Positive long-term results from the company’s ongoing HOPE-2 open label extension (“OLE”) clinical trial were announced today by Capricor Therapeutics, a biotechnology company that develops transformative cell and exosome-based therapeutics for the treatment of rare diseases.
These results show that the company’s lead asset, deramiocel, has the potential to slow the progression of the disease and preserve upper limb function in patients with Duchenne muscular dystrophy (“DMD”). This year’s Muscular Dystrophy Association Clinical and Scientific Conference, which took place in Dallas, Texas, from March 16 to 19, featured the data as a late breaking poster.
Capricor Therapeutics Deramiocel Clinical Trials
In a cohort-matched external comparator analysis, the study showed that patients treated with deramiocel over three years experienced an average decline in Performance of the Upper Limb (PUL 2.0) total score of 3.46 points, compared to a 7.19-point decline in the external comparator group (p=0.019).

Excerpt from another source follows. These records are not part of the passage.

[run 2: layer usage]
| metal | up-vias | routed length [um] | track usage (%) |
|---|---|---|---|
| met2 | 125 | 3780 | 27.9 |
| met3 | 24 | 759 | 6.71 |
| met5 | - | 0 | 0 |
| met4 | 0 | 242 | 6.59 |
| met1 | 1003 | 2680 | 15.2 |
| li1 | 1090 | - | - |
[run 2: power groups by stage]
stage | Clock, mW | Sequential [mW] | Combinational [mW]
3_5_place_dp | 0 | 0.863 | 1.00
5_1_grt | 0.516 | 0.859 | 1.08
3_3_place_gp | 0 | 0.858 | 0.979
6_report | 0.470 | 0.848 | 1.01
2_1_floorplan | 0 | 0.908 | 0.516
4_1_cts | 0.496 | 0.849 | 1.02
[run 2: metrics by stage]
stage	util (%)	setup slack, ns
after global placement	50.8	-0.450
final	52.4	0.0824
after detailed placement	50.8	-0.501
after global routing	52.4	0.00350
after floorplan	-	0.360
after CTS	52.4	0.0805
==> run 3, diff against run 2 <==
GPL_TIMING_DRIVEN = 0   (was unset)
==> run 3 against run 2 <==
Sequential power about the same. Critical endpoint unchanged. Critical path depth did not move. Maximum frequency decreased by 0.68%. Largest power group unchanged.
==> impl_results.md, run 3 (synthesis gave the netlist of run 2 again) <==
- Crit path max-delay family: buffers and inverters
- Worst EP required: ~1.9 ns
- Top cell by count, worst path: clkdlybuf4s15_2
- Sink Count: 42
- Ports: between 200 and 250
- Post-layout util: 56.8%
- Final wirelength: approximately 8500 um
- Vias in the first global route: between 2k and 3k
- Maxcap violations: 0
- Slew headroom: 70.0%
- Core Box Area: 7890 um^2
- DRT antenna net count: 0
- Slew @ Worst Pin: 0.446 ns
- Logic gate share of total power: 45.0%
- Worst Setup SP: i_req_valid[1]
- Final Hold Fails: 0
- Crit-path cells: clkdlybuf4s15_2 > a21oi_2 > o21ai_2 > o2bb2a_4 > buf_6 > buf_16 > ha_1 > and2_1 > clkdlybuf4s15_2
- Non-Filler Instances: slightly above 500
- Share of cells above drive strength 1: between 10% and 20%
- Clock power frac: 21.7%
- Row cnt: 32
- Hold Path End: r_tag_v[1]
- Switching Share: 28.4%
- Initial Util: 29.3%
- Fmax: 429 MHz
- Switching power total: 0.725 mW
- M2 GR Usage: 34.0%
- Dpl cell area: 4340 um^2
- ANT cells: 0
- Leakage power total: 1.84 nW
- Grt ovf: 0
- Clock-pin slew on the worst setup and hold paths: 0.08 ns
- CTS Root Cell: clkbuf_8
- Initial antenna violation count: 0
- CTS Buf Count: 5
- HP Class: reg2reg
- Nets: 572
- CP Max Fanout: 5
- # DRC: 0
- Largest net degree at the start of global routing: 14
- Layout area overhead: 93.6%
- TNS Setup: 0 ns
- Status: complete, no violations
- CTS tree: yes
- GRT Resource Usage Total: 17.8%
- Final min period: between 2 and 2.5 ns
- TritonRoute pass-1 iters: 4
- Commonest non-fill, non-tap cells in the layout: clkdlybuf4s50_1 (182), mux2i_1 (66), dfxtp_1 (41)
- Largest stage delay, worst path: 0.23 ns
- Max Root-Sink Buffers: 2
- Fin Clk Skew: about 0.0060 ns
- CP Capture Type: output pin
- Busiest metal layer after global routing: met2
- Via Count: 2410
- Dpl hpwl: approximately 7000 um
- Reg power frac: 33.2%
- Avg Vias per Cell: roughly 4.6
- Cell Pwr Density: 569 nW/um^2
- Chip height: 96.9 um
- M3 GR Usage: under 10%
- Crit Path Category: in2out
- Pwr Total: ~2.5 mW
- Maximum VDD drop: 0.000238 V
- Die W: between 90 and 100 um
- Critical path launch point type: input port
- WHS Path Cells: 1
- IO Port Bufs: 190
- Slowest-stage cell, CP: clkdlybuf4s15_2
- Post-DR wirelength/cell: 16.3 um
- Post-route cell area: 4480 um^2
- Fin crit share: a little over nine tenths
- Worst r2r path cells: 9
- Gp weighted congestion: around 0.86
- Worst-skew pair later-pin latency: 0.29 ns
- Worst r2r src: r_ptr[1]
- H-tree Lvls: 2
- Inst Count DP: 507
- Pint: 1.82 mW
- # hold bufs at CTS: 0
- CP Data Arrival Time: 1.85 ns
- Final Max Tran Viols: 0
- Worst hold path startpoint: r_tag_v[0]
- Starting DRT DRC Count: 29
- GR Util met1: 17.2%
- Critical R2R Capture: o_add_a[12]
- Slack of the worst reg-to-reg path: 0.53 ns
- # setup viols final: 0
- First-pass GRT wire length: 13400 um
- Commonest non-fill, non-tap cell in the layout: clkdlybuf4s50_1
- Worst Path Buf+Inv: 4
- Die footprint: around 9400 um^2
**config.mk**
```make
export PLATFORM = sky130hd
export DESIGN_NAME = display_compositor
export DESIGN_NICKNAME = d
export VERILOG_FILES = /design/src/rtl/display_compositor.sv
export SDC_FILE = /design/constraint.sdc
export NUM_CORES = 1
export LEC_CHECK = 0
export ABC_AREA = 1
export BUFFER_PORTS_ARGS = -buffer_cell sky130_fd_sc_hd__buf_2
export CAP_MARGIN = 30
export CORE_AREA = 2 2 142 144
export DETAILED_ROUTE_END_ITERATION = 10
export DIE_AREA = 0 0 144 146
export PLACE_DENSITY = 0.64
export SLEW_MARGIN = 20
export SYNTH_ARGS = -nofsm -noshare
export SYNTH_HDL_FRONTEND = slang
export SYNTH_SLANG_ARGS = --single-unit
```
**constraint.sdc**
```tcl
create_clock -name clk_in -period 1.6 [get_ports clk_in]
set_input_delay 0.16 -clock clk_in [delete_from_list [all_inputs] [get_ports clk_in]]
set_output_delay 0.16 -clock clk_in [all_outputs]
set_load 0.02 [all_outputs]
```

This equates to a % 52 slowing of disease progression, reinforcing deramiocel’s potential long-term therapeutic durability.
Additional findings include:
- Treatment effect increases year over year – Patients on deramiocel showed a reduction in disease progression, with a mean annual PUL 2.0 decline of 1.8 points in Year 1, 1.2 points in Year 2 and 1.1 points in Year 3.

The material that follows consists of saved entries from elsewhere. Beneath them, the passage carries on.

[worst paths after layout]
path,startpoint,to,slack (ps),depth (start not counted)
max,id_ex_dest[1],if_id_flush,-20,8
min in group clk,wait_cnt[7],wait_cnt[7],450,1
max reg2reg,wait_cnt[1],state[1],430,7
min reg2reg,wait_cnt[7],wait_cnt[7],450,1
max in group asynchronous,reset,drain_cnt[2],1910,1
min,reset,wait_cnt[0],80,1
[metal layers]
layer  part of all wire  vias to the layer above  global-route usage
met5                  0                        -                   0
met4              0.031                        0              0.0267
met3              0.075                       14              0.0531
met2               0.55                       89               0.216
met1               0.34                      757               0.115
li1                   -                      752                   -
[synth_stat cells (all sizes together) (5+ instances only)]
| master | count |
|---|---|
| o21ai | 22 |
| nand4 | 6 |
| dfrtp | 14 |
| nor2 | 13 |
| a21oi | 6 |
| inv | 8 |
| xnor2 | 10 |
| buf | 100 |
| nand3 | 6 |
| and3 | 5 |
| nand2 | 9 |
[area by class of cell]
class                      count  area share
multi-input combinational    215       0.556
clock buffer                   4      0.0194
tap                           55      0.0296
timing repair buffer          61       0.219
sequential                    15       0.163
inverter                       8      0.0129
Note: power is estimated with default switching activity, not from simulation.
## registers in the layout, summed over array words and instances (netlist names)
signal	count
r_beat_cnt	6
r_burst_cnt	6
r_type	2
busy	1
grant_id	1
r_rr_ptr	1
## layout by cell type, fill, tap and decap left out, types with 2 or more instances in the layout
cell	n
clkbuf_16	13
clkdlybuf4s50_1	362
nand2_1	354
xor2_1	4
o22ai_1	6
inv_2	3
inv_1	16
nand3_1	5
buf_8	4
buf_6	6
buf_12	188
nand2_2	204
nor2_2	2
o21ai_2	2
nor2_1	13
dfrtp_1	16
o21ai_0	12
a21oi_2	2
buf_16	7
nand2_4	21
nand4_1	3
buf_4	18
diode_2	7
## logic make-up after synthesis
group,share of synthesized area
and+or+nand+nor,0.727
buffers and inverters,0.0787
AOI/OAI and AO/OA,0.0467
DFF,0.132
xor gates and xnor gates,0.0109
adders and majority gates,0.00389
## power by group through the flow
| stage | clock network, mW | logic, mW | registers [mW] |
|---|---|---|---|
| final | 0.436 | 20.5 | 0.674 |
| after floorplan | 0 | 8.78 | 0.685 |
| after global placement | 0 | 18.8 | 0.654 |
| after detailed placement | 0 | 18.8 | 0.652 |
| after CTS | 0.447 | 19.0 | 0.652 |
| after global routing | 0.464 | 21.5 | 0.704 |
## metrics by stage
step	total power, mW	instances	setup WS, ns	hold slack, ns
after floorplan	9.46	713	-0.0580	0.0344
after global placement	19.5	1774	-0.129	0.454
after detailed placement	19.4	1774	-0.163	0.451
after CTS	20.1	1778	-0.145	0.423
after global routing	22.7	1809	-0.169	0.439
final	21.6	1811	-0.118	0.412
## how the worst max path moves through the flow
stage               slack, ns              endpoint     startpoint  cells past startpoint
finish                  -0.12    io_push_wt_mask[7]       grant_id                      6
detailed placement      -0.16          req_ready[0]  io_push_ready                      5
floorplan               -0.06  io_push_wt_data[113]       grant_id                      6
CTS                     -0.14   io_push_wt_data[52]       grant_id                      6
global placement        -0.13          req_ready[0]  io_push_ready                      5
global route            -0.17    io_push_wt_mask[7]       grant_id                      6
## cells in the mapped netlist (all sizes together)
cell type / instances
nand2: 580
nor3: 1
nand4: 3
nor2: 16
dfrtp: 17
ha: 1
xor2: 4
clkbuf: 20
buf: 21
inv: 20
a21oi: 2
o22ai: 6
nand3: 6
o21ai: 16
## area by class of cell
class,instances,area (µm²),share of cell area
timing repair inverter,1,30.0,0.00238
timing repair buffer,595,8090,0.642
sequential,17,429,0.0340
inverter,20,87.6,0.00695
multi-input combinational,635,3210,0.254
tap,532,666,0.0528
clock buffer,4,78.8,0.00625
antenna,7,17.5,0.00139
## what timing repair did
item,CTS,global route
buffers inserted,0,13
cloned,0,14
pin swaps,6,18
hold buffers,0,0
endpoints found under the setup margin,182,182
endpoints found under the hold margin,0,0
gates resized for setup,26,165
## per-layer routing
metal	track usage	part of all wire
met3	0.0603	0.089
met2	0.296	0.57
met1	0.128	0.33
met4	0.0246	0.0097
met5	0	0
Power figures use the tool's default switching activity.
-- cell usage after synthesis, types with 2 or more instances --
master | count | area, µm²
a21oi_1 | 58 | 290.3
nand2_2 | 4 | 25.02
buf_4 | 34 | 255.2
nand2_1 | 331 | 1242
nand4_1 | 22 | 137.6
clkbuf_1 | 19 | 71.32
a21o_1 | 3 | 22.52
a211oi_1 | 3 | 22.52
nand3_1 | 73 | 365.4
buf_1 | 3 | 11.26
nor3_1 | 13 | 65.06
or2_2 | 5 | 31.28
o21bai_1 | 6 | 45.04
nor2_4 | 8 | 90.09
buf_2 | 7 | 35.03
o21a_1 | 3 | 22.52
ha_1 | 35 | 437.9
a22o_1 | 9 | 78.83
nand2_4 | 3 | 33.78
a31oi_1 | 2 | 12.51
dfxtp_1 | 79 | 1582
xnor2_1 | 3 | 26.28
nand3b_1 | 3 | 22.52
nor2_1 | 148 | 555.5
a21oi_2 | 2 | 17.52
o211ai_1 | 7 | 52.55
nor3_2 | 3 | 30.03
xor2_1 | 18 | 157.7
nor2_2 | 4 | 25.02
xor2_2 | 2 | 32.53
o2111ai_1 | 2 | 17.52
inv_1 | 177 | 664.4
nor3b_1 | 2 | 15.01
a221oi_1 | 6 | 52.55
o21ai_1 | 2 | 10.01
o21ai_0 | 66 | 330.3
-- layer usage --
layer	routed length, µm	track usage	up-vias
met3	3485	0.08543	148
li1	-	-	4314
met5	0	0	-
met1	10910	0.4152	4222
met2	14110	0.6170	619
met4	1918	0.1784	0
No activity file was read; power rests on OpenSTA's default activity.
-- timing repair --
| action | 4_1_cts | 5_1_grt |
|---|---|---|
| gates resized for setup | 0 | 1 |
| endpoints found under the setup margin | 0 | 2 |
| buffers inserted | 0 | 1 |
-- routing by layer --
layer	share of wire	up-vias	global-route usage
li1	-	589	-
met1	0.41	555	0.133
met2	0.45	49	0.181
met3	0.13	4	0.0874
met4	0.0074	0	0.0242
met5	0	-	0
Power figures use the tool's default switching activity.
File: src/rtl/decode.sv
// RV32I instruction decode stage: IF/ID register, 32x32 register file, immediate and
// control decode, load-use hazard detection, early JAL resolution and the ID/EX register.
module decode #(
    parameter int WORD_WIDTH     = 32,
    parameter int REG_ADDR_WIDTH = 5
) (
    input  logic                      clk,
    input  logic                      reset,
    input  logic                      if_valid,
    input  logic [WORD_WIDTH-1:0]     if_pc,
    input  logic [31:0]               if_ir,
    input  logic                      flush,
    input  logic                      wb_en,
    input  logic [REG_ADDR_WIDTH-1:0] wb_rd,
    input  logic [WORD_WIDTH-1:0]     wb_data,
    output logic                      bubble,
    output logic                      jal_taken,
    output logic [WORD_WIDTH-1:0]     jal_tgt,
    output logic                      id_valid,
    output logic [WORD_WIDTH-1:0]     id_pc,
    output logic [REG_ADDR_WIDTH-1:0] id_rs1,
    output logic [REG_ADDR_WIDTH-1:0] id_rs2,
    output logic [REG_ADDR_WIDTH-1:0] id_rd,
    output logic [WORD_WIDTH-1:0]     id_rs1_data,
    output logic [WORD_WIDTH-1:0]     id_rs2_data,
    output logic [WORD_WIDTH-1:0]     id_imm,
    output logic [6:0]                id_opcode,
    output logic [2:0]                id_funct3,
    output logic                      id_funct7_5,
    output logic                      id_reg_wr,
    output logic                      id_mem_rd,
    output logic                      id_mem_wr,
    output logic                      id_illegal
);

    localparam int NUM_REGS = 1 << REG_ADDR_WIDTH;

    localparam logic [6:0] OPC_LUI      = 7'b0110111;
    localparam logic [6:0] OPC_AUIPC    = 7'b0010111;
    localparam logic [6:0] OPC_JAL      = 7'b1101111;
    localparam logic [6:0] OPC_JALR     = 7'b1100111;
    localparam logic [6:0] OPC_BRANCH   = 7'b1100011;
    localparam logic [6:0] OPC_LOAD     = 7'b0000011;
    localparam logic [6:0] OPC_STORE    = 7'b0100011;
    localparam logic [6:0] OPC_OP_IMM   = 7'b0010011;
    localparam logic [6:0] OPC_OP       = 7'b0110011;
    localparam logic [6:0] OPC_MISC_MEM = 7'b0001111;
    localparam logic [6:0] OPC_SYSTEM   = 7'b1110011;

    typedef enum logic [2:0] {
        IMM_NONE = 3'd0,
        IMM_I    = 3'd1,
        IMM_S    = 3'd2,
        IMM_B    = 3'd3,
        IMM_U    = 3'd4,
        IMM_J    = 3'd5
    } imm_kind_e;

    typedef struct packed {
        logic                      valid;
        logic [WORD_WIDTH-1:0]     pc;
        logic [REG_ADDR_WIDTH-1:0] rs1;
        logic [REG_ADDR_WIDTH-1:0] rs2;
        logic [REG_ADDR_WIDTH-1:0] rd;
        logic [WORD_WIDTH-1:0]     rs1_data;
        logic [WORD_WIDTH-1:0]     rs2_data;
        logic [WORD_WIDTH-1:0]     imm;
        logic [6:0]                opcode;
        logic [2:0]                funct3;
        logic                      funct7_5;
        logic                      reg_wr;
        logic                      mem_rd;
        logic                      mem_wr;
        logic                      illegal;
    } idex_t;

    // Immediates are assembled at 32 bits and then sign-extended to the datapath width.
    function automatic logic [WORD_WIDTH-1:0] imm_gen(input logic [31:0] ir, input imm_kind_e kind);
        logic [31:0] imm32;
        case (kind)
            IMM_I:   imm32 = {{20{ir[31]}}, ir[31:20]};
            IMM_S:   imm32 = {{20{ir[31]}}, ir[31:25], ir[11:7]};
            IMM_B:   imm32 = {{20{ir[31]}}, ir[7], ir[30:25], ir[11:8], 1'b0};
            IMM_U:   imm32 = {ir[31:12], 12'h000};
            IMM_J:   imm32 = {{12{ir[31]}}, ir[19:12], ir[20], ir[30:21], 1'b0};
            default: imm32 = 32'h0000_0000;
        endcase
        return WORD_WIDTH'($signed(imm32));
    endfunction

    logic                      ifid_valid_q, ifid_valid_d;
    logic [WORD_WIDTH-1:0]     ifid_pc_q, ifid_pc_d;
    logic [31:0]               ifid_ir_q, ifid_ir_d;
    logic [WORD_WIDTH-1:0]     rf_q [NUM_REGS];
    idex_t                     idex_q, idex_d;

    logic [6:0]                opcode_s;
    logic [REG_ADDR_WIDTH-1:0] rs1_s, rs2_s, rd_s;
    logic [WORD_WIDTH-1:0]     rs1_data_s, rs2_data_s;
    logic                      writes_rd_s, dec_reg_wr_s, dec_mem_rd_s, dec_mem_wr_s, dec_illegal_s;
    logic                      use_rs1_s, use_rs2_s;
    imm_kind_e                 imm_kind_s;
    logic                      hazard_s, bubble_s, jal_taken_s, idex_kill_s;

    assign opcode_s = ifid_ir_q[6:0];
    assign rd_s     = ifid_ir_q[7 +: REG_ADDR_WIDTH];
    assign rs1_s    = ifid_ir_q[15 +: REG_ADDR_WIDTH];
    assign rs2_s    = ifid_ir_q[20 +: REG_ADDR_WIDTH];

    // Register file read with write-first bypass from writeback; x0 is hardwired to zero.
    always_comb begin
        rs1_data_s = '0;
        rs2_data_s = '0;
        if (rs1_s == '0) begin
            rs1_data_s = '0;
        end else if (wb_en && (wb_rd == rs1_s)) begin
            rs1_data_s = wb_data;
        end else begin
            rs1_data_s = rf_q[rs1_s];
        end
        if (rs2_s == '0) begin
            rs2_data_s = '0;
        end else if (wb_en && (wb_rd == rs2_s)) begin
            rs2_data_s = wb_data;
        end else begin
            rs2_data_s = rf_q[rs2_s];
        end
    end

    // Control decode: enables, immediate format and which sources the instruction reads.
    always_comb begin
        writes_rd_s   = 1'b0;
        dec_mem_rd_s  = 1'b0;
        dec_mem_wr_s  = 1'b0;
        dec_illegal_s = 1'b0;
        use_rs1_s     = 1'b0;
        use_rs2_s     = 1'b0;
        imm_kind_s    = IMM_NONE;
        if (ifid_ir_q[1:0] != 2'b11) begin
            dec_illegal_s = 1'b1;
        end else begin
            case (opcode_s)
                OPC_LUI, OPC_AUIPC: begin
                    writes_rd_s = 1'b1;
                    imm_kind_s  = IMM_U;
                end
                OPC_JAL: begin
                    writes_rd_s = 1'b1;
                    imm_kind_s  = IMM_J;
                end
                OPC_JALR: begin
                    writes_rd_s = 1'b1;
                    use_rs1_s   = 1'b1;
                    imm_kind_s  = IMM_I;
                end
                OPC_BRANCH: begin
                    use_rs1_s  = 1'b1;
                    use_rs2_s  = 1'b1;
                    imm_kind_s = IMM_B;
                end
                OPC_LOAD: begin
                    writes_rd_s  = 1'b1;
                    dec_mem_rd_s = 1'b1;
                    use_rs1_s    = 1'b1;
                    imm_kind_s   = IMM_I;
                end
                OPC_STORE: begin
                    dec_mem_wr_s = 1'b1;
                    use_rs1_s    = 1'b1;
                    use_rs2_s    = 1'b1;
                    imm_kind_s   = IMM_S;
                end
                OPC_OP_IMM: begin
                    writes_rd_s = 1'b1;
                    use_rs1_s   = 1'b1;
                    imm_kind_s  = IMM_I;
                end
                OPC_OP: begin
                    writes_rd_s = 1'b1;
                    use_rs1_s   = 1'b1;
                    use_rs2_s   = 1'b1;
                end
                OPC_MISC_MEM, OPC_SYSTEM: begin
                    writes_rd_s = 1'b0;
                end
                default: begin
                    dec_illegal_s = 1'b1;
                end
            endcase
        end
    end

    assign dec_reg_wr_s = writes_rd_s && (rd_s != '0);

    // A load in ID/EX whose rd feeds a used source of IF/ID must stall one cycle.
    assign hazard_s = ifid_valid_q && idex_q.valid && idex_q.mem_rd && (idex_q.rd != '0) &&
                      ((use_rs1_s && (rs1_s == idex_q.rd)) || (use_rs2_s && (rs2_s == idex_q.rd)));
    assign bubble_s    = hazard_s && !flush;
    assign jal_taken_s = ifid_valid_q && (opcode_s == OPC_JAL) && !flush && !bubble_s;
    assign idex_kill_s = flush || bubble_s || !ifid_valid_q;

    assign bubble    = bubble_s;
    assign jal_taken = jal_taken_s;
    assign jal_tgt   = ifid_pc_q + imm_gen(ifid_ir_q, IMM_J);

    // IF/ID next state: flush beats stall, stall beats the JAL wrong-path squash.
    always_comb begin
        ifid_valid_d = ifid_valid_q;
        ifid_pc_d    = ifid_pc_q;
        ifid_ir_d    = ifid_ir_q;
        if (flush) begin
            ifid_valid_d = 1'b0;
        end else if (bubble_s) begin
            ifid_valid_d = ifid_valid_q;
        end else if (jal_taken_s) begin
            ifid_valid_d = 1'b0;
        end else begin
            ifid_valid_d = if_valid;
            ifid_pc_d    = if_pc;
            ifid_ir_d    = if_ir;
        end
    end

    // ID/EX next state: a killed slot only needs its valid and enables cleared.
    always_comb begin
        idex_d = idex_q;
        if (idex_kill_s) begin
            idex_d.valid   = 1'b0;
            idex_d.reg_wr  = 1'b0;
            idex_d.mem_rd  = 1'b0;
            idex_d.mem_wr  = 1'b0;
            idex_d.illegal = 1'b0;
        end else begin
            idex_d.valid    = 1'b1;
            idex_d.pc       = ifid_pc_q;
            idex_d.rs1      = rs1_s;
            idex_d.rs2      = rs2_s;
            idex_d.rd       = rd_s;
            idex_d.rs1_data = rs1_data_s;
            idex_d.rs2_data = rs2_data_s;
            idex_d.imm      = imm_gen(ifid_ir_q, imm_kind_s);
            idex_d.opcode   = opcode_s;
            idex_d.funct3   = ifid_ir_q[14:12];
            idex_d.funct7_5 = ifid_ir_q[30];
            idex_d.reg_wr   = dec_reg_wr_s;
            idex_d.mem_rd   = dec_mem_rd_s;
            idex_d.mem_wr   = dec_mem_wr_s;
            idex_d.illegal  = dec_illegal_s;
        end
    end

    // Pipeline registers with synchronous reset.
    always_ff @(posedge clk) begin
        if (reset) begin
            ifid_valid_q <= 1'b0;
            ifid_pc_q    <= '0;
            ifid_ir_q    <= 32'h0000_0000;
            idex_q       <= '0;
        end else begin
            ifid_valid_q <= ifid_valid_d;
            ifid_pc_q    <= ifid_pc_d;
            ifid_ir_q    <= ifid_ir_d;
            idex_q       <= idex_d;
        end
    end

    // Register file write port; contents survive reset.
    always_ff @(posedge clk) begin
        if (wb_en && (wb_rd != '0)) begin
            rf_q[wb_rd] <= wb_data;
        end else begin
            rf_q[0] <= '0;
        end
    end

    assign id_valid    = idex_q.valid;
    assign id_pc       = idex_q.pc;
    assign id_rs1      = idex_q.rs1;
    assign id_rs2      = idex_q.rs2;
    assign id_rd       = idex_q.rd;
    assign id_rs1_data = idex_q.rs1_data;
    assign id_rs2_data = idex_q.rs2_data;
    assign id_imm      = idex_q.imm;
    assign id_opcode   = idex_q.opcode;
    assign id_funct3   = idex_q.funct3;
    assign id_funct7_5 = idex_q.funct7_5;
    assign id_reg_wr   = idex_q.reg_wr;
    assign id_mem_rd   = idex_q.mem_rd;
    assign id_mem_wr   = idex_q.mem_wr;
    assign id_illegal  = idex_q.illegal;

endmodule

- Potential disease-modifying effects – During a 1-year gap of treatment, those originally randomized to deramiocel showed a slower rate of decline (2.8 points per year) compared to untreated patients (3.7 points per year).
- Favorable safety profile – Deramiocel was well tolerated with no new safety signals identified and continues to maintain a favorable long-term benefit-risk profile.